Context Encoder — Image inpainting using GAN

Tomáš Halama
knowledge-engineering-seminar
8 min readMay 2, 2020

Context Encoder [1] is an architecture used for image inpainting, which has proved to have a high potential and was used as a foundation for many other advanced and more robust approaches to image inpainting. In this blog, I aim to present you with what image inpainting is, how it can be useful, and what are the crucial ideas that Context Encoder presented.

Image inpainting, what and how?

One of the problems that keep emerging ever since the discovery of a camera is that images can become damaged in various ways, and it’s often required to repair them. The task of image inpainting requires us to fill in a specified region in an image based on the rest of the picture. Historically this would be done by a professional artist, who may spend hours or even days restoring a single image or painting. Thankfully, due to recent advances in computer science, there are other methods that can aid us when restoring image data. Besides, we can use inpainting techniques to fix various image anomalies.

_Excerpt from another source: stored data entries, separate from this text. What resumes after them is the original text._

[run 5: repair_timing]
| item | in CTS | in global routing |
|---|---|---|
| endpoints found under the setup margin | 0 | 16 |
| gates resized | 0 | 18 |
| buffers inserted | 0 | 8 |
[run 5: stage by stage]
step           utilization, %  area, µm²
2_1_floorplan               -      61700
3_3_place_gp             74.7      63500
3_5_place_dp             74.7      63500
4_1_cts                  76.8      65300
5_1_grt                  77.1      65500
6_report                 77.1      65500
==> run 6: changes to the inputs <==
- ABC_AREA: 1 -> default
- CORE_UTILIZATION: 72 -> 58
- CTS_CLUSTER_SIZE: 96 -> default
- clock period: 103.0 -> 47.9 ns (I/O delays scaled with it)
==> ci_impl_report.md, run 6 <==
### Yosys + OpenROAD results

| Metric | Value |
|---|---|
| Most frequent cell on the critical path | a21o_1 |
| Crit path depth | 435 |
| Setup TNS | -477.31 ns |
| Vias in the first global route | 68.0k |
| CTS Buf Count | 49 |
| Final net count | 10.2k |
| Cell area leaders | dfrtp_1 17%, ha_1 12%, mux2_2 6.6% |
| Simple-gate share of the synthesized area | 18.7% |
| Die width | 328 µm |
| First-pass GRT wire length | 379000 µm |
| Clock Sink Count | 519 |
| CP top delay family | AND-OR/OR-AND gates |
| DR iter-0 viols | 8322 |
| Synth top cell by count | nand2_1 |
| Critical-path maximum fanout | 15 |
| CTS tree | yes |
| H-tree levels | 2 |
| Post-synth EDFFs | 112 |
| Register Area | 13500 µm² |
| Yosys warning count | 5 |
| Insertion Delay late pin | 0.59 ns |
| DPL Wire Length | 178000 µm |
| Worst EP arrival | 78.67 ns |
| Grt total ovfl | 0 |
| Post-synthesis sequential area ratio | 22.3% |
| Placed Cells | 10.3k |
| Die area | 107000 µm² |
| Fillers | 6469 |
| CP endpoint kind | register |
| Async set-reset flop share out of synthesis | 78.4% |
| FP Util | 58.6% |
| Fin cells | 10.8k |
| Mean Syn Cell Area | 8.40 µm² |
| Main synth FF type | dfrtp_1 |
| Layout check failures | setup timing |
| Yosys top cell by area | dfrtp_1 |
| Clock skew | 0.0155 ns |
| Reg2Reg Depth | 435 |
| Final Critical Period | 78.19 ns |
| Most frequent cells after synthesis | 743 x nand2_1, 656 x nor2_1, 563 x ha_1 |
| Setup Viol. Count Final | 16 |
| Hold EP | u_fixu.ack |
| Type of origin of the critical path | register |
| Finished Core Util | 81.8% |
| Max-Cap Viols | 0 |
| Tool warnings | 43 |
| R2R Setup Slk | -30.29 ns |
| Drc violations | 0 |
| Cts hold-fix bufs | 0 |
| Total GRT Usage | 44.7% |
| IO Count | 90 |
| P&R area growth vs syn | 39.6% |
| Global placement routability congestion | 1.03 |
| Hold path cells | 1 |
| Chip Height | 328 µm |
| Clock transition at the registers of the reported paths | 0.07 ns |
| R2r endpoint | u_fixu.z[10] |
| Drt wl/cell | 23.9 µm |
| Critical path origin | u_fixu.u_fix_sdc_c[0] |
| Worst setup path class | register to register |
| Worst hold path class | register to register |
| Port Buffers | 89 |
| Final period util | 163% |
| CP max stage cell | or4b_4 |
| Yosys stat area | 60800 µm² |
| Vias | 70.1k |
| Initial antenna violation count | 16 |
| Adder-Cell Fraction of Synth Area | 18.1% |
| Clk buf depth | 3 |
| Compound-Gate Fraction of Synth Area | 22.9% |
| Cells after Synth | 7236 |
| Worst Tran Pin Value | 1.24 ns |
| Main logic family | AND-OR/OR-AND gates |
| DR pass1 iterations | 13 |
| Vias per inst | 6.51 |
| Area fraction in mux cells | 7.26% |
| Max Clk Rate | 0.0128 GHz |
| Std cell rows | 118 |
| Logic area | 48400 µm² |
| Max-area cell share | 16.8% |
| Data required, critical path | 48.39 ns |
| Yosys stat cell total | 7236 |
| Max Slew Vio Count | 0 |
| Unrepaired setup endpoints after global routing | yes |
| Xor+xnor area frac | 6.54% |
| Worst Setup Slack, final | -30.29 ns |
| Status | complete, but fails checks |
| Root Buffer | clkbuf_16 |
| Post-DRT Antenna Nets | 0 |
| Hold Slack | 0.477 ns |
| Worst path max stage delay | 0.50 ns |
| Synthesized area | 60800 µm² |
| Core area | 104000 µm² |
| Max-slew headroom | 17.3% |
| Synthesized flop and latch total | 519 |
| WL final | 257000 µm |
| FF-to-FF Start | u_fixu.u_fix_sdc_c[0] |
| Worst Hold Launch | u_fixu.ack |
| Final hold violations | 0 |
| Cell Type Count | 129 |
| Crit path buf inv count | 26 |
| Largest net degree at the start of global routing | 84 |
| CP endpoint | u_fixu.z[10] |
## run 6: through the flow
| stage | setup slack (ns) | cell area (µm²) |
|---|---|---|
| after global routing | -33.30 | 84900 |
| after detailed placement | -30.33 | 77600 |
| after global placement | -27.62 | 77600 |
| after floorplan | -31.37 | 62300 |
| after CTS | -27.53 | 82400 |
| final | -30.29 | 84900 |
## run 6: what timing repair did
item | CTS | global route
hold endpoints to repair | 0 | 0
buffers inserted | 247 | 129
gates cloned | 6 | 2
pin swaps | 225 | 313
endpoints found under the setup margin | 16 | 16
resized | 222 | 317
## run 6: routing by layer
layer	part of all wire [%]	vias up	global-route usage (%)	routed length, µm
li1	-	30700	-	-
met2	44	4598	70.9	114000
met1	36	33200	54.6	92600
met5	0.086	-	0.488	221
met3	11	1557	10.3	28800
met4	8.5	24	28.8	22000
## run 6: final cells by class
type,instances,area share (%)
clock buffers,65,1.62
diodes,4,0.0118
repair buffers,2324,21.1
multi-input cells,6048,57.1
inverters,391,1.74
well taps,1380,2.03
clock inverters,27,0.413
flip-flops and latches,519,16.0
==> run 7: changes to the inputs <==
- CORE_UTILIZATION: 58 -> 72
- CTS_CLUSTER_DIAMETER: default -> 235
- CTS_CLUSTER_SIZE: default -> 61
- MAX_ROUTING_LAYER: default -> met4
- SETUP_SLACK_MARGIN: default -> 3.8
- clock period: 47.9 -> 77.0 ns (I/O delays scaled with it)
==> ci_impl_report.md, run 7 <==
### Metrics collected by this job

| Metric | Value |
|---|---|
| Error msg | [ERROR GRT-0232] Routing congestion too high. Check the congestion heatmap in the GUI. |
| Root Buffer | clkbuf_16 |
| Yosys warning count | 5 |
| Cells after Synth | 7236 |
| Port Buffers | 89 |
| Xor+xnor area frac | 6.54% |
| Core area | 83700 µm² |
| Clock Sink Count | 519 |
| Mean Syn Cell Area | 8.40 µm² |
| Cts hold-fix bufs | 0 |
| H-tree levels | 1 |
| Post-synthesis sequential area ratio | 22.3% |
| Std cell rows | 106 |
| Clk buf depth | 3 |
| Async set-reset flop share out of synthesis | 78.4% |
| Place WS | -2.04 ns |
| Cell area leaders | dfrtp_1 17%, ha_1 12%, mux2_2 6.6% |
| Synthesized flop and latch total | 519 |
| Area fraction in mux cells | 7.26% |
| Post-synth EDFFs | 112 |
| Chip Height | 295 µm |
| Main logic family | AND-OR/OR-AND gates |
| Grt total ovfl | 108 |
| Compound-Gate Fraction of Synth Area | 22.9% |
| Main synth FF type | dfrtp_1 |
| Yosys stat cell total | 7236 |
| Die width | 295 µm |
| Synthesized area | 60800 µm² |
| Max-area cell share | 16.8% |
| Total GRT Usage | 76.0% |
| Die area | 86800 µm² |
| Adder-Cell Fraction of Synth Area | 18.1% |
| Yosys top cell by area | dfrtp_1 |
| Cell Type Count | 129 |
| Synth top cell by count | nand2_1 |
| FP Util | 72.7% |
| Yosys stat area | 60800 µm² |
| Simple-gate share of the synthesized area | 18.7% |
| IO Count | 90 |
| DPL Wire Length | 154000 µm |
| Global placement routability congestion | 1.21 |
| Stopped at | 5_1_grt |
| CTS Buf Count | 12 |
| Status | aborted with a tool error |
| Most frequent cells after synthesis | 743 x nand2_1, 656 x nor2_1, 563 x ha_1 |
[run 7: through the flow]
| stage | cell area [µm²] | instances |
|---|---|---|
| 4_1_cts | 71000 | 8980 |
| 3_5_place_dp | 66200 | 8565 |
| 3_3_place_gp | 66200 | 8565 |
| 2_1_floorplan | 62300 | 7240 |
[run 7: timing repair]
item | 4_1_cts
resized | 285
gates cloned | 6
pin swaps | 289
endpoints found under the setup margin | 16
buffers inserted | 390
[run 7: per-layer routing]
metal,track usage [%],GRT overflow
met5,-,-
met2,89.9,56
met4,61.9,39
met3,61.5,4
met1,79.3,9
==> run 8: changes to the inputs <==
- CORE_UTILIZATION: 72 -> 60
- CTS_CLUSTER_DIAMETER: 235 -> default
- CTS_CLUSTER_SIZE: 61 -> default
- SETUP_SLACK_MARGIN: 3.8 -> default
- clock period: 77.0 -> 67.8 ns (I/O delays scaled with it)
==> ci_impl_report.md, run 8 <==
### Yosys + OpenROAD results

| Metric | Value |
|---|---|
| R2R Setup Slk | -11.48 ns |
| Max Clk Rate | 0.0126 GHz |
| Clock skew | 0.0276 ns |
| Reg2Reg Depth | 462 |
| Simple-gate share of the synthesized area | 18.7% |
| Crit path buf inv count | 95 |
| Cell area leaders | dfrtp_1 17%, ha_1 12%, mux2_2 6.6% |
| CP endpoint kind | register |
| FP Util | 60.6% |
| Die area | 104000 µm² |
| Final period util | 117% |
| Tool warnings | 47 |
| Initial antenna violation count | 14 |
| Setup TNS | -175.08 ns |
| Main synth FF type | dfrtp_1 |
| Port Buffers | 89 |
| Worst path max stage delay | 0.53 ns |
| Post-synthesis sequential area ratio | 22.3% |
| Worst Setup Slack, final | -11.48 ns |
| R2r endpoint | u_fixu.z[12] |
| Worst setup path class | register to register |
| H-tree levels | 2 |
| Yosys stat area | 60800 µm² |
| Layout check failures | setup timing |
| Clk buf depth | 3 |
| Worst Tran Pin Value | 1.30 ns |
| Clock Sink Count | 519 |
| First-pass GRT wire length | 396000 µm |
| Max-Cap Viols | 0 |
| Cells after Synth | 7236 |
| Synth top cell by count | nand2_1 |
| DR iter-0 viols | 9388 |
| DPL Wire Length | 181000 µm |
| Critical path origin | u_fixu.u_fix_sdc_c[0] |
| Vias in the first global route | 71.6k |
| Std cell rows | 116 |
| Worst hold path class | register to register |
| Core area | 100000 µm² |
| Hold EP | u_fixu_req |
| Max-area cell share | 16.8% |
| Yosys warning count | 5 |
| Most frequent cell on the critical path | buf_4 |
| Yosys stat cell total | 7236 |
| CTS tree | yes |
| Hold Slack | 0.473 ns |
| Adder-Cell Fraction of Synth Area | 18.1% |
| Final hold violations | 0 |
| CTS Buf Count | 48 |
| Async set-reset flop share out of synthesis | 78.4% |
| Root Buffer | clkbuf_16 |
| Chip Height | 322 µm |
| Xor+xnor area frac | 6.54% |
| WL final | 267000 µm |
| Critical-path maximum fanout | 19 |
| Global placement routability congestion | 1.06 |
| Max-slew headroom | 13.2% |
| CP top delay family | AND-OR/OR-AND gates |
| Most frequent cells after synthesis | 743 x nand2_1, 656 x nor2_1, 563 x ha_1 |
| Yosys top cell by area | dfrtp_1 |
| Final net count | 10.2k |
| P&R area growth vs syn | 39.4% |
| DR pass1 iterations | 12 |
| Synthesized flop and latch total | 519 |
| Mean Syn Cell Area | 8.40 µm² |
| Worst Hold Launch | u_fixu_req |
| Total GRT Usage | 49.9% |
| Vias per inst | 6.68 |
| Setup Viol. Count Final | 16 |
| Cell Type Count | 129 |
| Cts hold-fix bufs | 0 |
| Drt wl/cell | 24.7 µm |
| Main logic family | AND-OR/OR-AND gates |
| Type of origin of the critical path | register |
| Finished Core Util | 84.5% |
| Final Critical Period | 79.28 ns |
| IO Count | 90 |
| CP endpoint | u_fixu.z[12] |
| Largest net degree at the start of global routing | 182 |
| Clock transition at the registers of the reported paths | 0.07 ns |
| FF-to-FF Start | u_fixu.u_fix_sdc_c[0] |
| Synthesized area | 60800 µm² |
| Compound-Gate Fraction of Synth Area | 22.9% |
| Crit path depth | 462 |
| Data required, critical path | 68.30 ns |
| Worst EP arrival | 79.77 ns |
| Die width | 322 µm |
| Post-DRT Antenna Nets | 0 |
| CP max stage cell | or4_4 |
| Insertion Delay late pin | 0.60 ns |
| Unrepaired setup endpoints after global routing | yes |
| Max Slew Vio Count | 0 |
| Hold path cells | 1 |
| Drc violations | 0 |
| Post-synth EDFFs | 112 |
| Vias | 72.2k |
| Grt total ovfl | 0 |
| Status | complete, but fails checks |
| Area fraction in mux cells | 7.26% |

These types of data anomalies include but are not limited to blurred areas, watermarks, unwanted objects or even widespread noise. To perform successful image inpainting, we need to provide a seamless and plausible replacement for a specific region of pixels in the image.

If you have ever used a tool like Adobe Photoshop to retouch photos, you might just get the right idea. Removing imperfections from a person’s face is the same thing as inpainting the area where the imperfections are!

Retouching in Adobe Photoshop

Unfortunately, most of the standard methods used to perform computer-aided inpainting (such as Adobe Photoshop) rely on local features such as colours and textures, but they fail to consider the global semantics of the image. Results of these methods work well for cases where image corruption is minor or straightforward to fill in, but not that well for cases with more significant damage, failing to produce reasonable or plausible outcomes [1]. When presented with a solution that respects semantics of the image, we can e.g. generate an entire face of a person based on an outline of the head. This is not easily done through standard algorithms, that are used daily by graphics designers in tools such as Adobe Photoshop. As a consequence, we can see there might be a desire for a solution that can do such a feat.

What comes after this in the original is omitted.